I am trying to build a twitter sentiment analysis model in apache spark and service it using MLeap.
When I am running the model without using mleap, things work smoothly. Problem happens only when I try to save the model in mleap's serialization format so I can serve the model later using mleap.
Here is the line with throws the error -
val modelSavePath = "/tmp/sampleapp/model-mleap/"
val pipelineConfig = json.get("PipelineConfig").get.asInstanceOf[Map[String, Any]]
val loaderConfig = json.get("LoaderConfig").get.asInstanceOf[Map[String, Any]]

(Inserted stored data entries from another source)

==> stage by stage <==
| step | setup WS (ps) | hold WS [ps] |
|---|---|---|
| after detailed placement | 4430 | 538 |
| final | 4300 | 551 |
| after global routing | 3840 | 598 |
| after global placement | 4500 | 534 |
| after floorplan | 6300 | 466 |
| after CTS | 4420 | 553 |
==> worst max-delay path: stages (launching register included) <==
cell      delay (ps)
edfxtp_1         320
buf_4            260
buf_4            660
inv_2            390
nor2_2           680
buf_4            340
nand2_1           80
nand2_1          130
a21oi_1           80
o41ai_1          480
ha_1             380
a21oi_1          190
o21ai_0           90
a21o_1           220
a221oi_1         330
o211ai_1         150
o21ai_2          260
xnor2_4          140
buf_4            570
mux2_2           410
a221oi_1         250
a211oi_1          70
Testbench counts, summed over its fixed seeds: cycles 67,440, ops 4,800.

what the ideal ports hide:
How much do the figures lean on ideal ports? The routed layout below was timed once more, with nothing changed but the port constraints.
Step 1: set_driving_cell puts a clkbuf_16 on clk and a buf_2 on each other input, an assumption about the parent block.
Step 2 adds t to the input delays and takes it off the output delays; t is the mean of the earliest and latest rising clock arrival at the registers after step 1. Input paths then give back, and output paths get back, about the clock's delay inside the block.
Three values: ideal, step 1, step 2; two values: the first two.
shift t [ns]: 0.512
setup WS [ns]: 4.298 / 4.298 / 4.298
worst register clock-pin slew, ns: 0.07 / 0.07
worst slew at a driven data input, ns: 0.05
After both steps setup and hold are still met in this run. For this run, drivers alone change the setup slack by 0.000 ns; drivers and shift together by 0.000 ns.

val loaderPath = loaderConfig
.get("DataLocation")
.get
.asInstanceOf[String]
var data = sqlContext.read.format("com.databricks.spark.csv").
option("header", "true").
option("delimiter", "\t").
option("inferSchema", "true").
load(loaderPath)
val pipeline = Pipeline(pipelineConfig)
val model = pipeline.fit(data)
val mleapPipeline: Transformer = model
I get java.util.NoSuchElementException: key not found: org.apache.spark.ml.feature.Tokenizer in the last line.
When I did a quick search I found out that mleap does not support all the transformers. But I was not able to find an exhaustive list.
How do I find out if the transformers that I am using are actually not supported or there is some other error.
I am one of the creators of MLeap, and we do support Tokenizer! I am curious, which version of MLeap are you trying to use? I think you may be looking at an outdated codebase from TrueCar, check out our new codebase here:
https://github.com/combust/mleap
We also have fairly complete documentation here, including a full list of supported transformers:
Documentation: http://mleap-docs.combust.ml/
Transformer List: http://mleap-docs.combust.ml/core-concepts/transformers/support.html
I hope this helps, and if things still aren't working, file an issue in github and we can help you debug it from there.